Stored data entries
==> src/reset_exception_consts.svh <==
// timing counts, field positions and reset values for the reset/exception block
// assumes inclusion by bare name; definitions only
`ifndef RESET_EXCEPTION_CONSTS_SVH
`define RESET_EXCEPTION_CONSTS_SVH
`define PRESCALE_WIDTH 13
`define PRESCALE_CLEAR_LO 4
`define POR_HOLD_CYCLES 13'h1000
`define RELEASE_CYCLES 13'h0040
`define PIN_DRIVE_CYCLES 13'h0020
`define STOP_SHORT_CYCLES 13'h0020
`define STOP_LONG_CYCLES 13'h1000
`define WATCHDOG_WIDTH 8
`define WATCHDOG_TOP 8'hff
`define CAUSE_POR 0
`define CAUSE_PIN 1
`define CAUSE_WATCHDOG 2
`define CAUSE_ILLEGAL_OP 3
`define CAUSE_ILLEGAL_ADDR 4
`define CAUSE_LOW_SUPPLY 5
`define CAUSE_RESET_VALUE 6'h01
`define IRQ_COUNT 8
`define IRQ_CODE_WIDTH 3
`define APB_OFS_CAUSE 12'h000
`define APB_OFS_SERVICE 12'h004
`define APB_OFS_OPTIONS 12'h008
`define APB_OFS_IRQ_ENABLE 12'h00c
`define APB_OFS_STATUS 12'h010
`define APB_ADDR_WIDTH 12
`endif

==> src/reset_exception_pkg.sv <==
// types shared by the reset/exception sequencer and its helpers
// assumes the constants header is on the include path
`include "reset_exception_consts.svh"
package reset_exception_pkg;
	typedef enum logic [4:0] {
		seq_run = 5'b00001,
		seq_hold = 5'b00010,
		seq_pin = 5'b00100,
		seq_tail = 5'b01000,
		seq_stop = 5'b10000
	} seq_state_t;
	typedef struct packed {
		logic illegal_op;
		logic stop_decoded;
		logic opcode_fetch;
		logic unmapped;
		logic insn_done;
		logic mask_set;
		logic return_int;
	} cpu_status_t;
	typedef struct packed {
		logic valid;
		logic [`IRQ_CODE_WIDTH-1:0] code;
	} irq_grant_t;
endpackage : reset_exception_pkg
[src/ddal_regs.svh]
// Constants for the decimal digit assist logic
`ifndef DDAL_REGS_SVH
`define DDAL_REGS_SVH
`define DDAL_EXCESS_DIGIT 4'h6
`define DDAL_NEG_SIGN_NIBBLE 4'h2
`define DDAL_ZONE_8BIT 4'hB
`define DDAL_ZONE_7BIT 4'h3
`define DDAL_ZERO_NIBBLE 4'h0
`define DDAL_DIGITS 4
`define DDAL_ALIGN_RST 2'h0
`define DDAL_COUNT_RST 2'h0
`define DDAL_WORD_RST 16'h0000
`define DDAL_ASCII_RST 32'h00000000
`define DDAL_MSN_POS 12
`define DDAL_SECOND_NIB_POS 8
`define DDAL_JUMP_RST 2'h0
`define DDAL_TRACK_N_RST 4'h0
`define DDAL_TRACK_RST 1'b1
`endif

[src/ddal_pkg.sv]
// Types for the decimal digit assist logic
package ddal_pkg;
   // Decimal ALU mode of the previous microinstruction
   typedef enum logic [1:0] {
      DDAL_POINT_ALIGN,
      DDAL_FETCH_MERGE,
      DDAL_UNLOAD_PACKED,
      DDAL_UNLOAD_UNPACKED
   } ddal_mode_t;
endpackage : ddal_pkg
---
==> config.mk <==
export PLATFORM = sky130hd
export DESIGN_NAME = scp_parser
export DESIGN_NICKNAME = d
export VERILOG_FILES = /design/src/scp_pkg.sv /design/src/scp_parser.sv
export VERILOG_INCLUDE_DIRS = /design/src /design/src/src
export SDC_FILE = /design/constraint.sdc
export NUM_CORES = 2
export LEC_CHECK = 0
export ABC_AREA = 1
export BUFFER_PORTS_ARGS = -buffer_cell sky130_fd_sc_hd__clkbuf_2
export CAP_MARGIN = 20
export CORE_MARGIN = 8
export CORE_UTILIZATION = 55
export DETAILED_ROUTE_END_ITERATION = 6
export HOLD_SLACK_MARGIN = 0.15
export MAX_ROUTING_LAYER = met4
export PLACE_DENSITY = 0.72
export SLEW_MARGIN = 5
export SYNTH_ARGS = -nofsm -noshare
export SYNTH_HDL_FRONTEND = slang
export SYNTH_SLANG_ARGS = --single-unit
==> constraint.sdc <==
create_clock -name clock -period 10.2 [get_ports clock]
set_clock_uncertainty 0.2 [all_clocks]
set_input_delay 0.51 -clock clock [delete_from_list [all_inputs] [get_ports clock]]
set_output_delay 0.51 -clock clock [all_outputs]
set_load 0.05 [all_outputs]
...
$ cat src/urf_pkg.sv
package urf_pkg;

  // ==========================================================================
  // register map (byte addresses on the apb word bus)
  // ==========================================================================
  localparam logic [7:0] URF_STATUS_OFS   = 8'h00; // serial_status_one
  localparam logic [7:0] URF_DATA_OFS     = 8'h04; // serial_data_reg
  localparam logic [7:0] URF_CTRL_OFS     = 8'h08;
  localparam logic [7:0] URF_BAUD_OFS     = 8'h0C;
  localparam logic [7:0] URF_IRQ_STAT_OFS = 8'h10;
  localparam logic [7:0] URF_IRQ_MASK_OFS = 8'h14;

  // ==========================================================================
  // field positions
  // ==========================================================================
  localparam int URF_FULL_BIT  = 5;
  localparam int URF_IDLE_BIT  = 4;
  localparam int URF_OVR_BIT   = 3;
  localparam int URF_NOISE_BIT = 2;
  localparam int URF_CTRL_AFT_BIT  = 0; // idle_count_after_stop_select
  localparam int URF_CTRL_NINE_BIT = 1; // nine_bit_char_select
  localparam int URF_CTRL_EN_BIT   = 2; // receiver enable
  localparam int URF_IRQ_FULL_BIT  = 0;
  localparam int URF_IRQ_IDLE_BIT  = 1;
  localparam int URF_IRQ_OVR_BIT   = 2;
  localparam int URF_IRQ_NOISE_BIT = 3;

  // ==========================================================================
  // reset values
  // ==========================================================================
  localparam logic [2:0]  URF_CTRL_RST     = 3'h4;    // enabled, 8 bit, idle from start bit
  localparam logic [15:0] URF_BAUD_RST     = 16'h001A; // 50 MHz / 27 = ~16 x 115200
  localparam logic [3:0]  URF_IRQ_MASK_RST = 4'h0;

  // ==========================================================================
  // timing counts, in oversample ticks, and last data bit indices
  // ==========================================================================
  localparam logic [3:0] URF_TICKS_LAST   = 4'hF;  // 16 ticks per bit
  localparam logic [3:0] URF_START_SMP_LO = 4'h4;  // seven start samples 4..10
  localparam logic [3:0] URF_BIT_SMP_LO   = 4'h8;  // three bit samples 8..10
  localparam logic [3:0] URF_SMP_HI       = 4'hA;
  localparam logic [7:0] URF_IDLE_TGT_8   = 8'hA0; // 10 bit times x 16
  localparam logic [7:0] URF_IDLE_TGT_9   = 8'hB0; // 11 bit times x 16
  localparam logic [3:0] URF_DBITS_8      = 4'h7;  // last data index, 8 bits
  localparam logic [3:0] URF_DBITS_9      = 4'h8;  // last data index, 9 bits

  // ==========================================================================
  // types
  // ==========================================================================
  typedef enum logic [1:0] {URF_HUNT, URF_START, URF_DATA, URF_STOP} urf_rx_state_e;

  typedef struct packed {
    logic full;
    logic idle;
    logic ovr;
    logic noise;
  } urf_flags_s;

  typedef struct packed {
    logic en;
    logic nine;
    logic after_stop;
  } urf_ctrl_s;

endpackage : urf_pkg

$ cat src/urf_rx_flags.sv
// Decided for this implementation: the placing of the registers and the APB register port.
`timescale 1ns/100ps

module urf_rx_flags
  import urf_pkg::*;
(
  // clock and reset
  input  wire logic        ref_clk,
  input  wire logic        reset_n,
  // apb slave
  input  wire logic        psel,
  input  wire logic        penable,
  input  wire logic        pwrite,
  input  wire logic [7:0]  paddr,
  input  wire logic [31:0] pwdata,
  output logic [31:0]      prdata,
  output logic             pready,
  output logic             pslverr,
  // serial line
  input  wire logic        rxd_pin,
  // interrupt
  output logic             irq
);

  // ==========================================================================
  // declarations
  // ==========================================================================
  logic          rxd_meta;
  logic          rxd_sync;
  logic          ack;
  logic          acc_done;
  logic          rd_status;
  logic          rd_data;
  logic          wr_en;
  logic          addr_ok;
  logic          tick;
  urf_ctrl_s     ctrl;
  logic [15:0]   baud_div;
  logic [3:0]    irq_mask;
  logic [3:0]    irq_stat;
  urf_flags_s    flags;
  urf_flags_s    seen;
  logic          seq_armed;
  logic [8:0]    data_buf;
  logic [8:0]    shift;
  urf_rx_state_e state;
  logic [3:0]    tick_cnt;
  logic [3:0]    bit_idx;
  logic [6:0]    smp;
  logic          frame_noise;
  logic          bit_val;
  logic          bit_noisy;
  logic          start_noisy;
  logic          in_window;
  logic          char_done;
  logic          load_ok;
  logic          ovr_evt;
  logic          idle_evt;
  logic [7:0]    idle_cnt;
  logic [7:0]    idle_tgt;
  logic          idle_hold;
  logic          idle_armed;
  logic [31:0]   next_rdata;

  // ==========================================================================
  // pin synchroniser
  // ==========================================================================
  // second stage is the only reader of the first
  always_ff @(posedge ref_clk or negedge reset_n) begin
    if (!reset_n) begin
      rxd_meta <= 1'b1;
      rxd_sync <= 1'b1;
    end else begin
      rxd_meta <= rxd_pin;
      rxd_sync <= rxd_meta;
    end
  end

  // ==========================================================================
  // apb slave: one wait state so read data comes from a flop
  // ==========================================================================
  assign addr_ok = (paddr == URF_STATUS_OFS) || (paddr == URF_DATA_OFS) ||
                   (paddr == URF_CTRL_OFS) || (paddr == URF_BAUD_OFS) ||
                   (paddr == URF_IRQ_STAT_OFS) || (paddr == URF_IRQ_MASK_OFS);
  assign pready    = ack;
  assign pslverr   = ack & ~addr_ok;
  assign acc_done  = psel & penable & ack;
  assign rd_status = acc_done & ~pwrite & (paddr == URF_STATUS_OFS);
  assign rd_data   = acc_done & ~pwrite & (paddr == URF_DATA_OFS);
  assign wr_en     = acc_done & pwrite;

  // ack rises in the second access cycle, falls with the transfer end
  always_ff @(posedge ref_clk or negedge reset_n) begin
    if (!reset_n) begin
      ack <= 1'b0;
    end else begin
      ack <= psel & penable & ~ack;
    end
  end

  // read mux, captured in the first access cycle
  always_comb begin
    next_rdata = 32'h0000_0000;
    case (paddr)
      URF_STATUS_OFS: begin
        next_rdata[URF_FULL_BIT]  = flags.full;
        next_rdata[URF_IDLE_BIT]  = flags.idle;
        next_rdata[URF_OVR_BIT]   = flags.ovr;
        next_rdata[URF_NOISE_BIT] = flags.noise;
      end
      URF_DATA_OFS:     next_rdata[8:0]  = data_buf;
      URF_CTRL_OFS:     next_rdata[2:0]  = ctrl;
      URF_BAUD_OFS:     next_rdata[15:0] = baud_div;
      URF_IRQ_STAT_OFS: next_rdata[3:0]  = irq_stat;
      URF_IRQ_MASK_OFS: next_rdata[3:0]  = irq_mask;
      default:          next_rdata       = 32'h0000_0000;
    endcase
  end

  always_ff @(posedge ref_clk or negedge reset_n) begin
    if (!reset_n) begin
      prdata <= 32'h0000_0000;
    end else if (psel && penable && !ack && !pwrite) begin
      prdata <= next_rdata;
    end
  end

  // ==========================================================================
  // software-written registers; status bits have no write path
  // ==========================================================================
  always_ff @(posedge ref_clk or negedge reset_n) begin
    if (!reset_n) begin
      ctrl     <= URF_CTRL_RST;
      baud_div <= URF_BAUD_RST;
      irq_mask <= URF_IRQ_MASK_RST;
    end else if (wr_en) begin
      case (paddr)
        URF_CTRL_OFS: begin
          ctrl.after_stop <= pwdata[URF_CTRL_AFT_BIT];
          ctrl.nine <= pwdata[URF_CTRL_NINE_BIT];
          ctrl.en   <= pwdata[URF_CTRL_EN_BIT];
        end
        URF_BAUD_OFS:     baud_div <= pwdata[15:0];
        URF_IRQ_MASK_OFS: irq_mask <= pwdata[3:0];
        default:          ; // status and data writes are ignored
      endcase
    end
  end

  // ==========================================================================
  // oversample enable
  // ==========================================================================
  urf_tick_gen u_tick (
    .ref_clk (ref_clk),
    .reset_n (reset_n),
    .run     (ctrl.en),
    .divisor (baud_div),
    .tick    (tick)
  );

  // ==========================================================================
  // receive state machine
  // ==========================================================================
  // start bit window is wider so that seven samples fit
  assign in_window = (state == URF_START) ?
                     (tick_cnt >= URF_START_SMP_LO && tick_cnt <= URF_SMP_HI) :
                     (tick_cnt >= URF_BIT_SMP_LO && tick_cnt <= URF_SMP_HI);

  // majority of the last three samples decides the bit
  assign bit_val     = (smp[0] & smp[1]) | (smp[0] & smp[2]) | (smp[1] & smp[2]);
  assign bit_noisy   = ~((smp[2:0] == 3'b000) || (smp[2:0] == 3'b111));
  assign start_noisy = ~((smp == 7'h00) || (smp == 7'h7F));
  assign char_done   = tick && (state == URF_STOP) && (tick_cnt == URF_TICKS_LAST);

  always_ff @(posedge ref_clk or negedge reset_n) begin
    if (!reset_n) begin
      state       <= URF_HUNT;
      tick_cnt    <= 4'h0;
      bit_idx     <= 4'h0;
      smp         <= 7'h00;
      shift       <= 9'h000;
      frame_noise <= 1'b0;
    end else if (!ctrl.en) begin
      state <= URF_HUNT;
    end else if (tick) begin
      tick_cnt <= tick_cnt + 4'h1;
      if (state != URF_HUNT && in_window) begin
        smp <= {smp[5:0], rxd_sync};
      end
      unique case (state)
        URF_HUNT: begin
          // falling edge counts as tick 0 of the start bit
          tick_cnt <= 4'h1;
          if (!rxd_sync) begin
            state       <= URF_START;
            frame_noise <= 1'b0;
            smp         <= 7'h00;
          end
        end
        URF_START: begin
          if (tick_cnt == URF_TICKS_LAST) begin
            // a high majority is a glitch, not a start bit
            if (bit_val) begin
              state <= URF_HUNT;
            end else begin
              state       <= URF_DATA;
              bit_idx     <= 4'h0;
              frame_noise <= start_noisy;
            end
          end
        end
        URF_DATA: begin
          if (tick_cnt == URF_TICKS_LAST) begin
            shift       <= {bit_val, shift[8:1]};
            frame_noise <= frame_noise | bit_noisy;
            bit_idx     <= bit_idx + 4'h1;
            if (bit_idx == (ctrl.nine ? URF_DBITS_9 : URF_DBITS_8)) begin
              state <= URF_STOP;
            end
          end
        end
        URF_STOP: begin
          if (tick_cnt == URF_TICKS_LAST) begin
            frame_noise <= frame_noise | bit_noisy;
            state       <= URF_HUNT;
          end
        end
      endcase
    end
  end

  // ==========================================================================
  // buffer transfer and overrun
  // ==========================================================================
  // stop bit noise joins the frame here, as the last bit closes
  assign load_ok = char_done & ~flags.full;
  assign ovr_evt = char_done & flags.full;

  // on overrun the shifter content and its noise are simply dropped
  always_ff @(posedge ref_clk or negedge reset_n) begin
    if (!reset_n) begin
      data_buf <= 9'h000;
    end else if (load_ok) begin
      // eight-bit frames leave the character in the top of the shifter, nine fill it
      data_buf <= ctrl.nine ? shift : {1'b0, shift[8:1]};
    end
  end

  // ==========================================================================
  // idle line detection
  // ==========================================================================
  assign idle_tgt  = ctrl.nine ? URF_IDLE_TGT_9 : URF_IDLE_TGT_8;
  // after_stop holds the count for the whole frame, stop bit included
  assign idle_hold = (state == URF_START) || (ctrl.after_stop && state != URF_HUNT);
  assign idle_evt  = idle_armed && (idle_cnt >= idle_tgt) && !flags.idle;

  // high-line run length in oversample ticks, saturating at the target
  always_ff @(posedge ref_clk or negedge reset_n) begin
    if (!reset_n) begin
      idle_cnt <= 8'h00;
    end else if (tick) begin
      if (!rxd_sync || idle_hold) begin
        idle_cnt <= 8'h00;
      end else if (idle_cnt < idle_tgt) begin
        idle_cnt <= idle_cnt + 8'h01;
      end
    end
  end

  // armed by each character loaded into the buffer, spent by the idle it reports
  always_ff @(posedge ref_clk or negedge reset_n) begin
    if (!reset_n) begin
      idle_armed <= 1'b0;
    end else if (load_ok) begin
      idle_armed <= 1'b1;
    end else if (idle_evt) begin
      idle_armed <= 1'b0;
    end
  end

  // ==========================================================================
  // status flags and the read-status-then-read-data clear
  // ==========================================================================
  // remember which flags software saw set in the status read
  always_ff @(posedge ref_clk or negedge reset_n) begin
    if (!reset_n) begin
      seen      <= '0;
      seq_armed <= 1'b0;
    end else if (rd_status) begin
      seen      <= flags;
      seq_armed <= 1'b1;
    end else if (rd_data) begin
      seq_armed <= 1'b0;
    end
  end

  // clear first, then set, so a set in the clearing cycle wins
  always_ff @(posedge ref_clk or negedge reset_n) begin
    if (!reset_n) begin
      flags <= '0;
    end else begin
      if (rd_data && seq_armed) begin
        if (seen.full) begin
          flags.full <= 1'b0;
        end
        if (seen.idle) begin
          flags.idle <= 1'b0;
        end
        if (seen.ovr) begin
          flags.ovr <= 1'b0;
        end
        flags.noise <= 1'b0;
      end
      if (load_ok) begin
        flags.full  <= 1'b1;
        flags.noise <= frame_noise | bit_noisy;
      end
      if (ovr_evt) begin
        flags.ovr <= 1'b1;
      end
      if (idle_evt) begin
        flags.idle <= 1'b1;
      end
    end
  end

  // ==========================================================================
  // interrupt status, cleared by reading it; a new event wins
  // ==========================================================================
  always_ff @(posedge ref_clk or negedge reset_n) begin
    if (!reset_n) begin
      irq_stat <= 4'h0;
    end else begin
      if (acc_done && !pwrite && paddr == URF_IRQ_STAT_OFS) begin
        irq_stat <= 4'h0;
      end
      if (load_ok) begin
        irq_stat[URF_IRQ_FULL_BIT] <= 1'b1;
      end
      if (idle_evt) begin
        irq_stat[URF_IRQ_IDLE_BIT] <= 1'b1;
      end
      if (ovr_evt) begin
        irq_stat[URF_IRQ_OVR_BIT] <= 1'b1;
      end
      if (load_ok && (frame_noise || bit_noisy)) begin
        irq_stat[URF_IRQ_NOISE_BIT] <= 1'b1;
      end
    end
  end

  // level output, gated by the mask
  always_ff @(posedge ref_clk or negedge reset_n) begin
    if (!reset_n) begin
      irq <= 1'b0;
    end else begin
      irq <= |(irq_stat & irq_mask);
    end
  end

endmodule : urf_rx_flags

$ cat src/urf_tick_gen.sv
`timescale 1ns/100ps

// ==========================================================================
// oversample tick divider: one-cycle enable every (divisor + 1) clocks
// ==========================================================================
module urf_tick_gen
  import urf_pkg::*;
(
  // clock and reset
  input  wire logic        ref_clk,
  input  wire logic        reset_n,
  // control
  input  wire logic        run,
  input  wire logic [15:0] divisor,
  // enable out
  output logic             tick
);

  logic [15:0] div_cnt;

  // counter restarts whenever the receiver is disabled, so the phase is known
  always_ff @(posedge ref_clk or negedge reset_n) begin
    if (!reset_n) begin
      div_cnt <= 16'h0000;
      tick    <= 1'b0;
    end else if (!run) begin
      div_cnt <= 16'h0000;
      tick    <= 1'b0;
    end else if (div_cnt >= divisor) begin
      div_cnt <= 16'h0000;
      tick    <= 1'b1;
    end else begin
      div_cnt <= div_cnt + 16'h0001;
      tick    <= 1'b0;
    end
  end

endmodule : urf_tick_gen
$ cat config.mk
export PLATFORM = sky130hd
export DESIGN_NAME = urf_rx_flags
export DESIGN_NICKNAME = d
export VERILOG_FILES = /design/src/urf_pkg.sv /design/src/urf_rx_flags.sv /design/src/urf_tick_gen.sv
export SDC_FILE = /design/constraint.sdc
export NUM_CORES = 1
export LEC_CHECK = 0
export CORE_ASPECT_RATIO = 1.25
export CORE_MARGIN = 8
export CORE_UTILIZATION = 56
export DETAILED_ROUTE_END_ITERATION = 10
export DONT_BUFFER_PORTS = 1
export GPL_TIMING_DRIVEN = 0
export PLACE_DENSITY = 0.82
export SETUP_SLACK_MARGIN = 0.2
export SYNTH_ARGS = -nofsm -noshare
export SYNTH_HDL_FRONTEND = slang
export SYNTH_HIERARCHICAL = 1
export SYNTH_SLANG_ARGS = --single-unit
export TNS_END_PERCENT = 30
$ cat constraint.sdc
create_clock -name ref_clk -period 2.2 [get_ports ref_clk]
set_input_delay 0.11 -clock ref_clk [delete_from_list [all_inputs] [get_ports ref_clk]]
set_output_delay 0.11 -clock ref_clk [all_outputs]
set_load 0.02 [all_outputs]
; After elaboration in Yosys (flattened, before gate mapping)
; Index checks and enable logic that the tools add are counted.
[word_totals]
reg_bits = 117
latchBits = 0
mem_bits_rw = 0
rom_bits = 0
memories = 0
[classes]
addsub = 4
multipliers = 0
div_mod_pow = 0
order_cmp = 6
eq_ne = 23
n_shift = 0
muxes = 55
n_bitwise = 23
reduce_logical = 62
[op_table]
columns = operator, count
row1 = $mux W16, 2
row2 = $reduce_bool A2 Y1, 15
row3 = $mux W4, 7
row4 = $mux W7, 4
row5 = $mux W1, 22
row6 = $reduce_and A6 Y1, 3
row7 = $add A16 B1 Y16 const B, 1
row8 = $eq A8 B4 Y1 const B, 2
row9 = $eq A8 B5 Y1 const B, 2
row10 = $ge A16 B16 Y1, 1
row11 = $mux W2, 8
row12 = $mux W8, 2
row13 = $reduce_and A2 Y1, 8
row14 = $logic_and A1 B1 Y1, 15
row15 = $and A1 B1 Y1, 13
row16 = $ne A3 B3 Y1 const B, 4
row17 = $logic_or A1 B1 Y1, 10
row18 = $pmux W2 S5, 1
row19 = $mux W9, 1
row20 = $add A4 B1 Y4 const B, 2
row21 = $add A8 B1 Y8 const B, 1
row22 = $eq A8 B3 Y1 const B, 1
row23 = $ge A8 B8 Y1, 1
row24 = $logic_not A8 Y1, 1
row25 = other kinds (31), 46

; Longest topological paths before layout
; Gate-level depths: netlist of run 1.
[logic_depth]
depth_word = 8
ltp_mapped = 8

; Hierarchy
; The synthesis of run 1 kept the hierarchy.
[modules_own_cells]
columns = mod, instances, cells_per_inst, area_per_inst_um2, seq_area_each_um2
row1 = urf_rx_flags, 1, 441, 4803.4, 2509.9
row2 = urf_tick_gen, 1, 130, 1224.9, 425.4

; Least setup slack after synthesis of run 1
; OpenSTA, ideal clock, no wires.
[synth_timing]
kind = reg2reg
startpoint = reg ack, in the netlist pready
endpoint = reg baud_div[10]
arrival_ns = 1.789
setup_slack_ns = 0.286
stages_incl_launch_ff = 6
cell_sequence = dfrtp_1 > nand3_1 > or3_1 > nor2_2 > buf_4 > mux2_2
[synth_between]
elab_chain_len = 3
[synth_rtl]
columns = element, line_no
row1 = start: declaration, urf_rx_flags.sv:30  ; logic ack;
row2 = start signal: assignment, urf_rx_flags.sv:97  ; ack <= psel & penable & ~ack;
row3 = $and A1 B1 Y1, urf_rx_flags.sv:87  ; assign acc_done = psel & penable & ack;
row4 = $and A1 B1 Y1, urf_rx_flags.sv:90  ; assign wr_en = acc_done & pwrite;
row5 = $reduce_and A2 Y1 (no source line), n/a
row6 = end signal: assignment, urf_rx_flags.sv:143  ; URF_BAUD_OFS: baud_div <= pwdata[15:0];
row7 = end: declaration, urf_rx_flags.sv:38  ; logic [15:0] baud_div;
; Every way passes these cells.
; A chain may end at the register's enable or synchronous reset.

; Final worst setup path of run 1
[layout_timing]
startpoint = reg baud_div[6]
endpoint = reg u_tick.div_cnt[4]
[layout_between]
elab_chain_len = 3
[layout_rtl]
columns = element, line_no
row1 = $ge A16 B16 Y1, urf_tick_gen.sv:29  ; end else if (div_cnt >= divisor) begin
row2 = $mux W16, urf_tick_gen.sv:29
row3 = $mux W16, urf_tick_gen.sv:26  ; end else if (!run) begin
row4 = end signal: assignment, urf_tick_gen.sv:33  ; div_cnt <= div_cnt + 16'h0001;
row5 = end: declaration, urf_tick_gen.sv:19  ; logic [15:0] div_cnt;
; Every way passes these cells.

■ WHAT THE EXERCISE ASKS: Take exactly the lines from the one containing "row8 = $eq A8 B4 Y1 const B, 2" through the one containing "[modules_own_cells]" in the data above, and output them with nothing added.

■ EXERCISE RESULT:
row8 = $eq A8 B4 Y1 const B, 2
row9 = $eq A8 B5 Y1 const B, 2
row10 = $ge A16 B16 Y1, 1
row11 = $mux W2, 8
row12 = $mux W8, 2
row13 = $reduce_and A2 Y1, 8
row14 = $logic_and A1 B1 Y1, 15
row15 = $and A1 B1 Y1, 13
row16 = $ne A3 B3 Y1 const B, 4
row17 = $logic_or A1 B1 Y1, 10
row18 = $pmux W2 S5, 1
row19 = $mux W9, 1
row20 = $add A4 B1 Y4 const B, 2
row21 = $add A8 B1 Y8 const B, 1
row22 = $eq A8 B3 Y1 const B, 1
row23 = $ge A8 B8 Y1, 1
row24 = $logic_not A8 Y1, 1
row25 = other kinds (31), 46

; Longest topological paths before layout
; Gate-level depths: netlist of run 1.
[logic_depth]
depth_word = 8
ltp_mapped = 8

; Hierarchy
; The synthesis of run 1 kept the hierarchy.
[modules_own_cells]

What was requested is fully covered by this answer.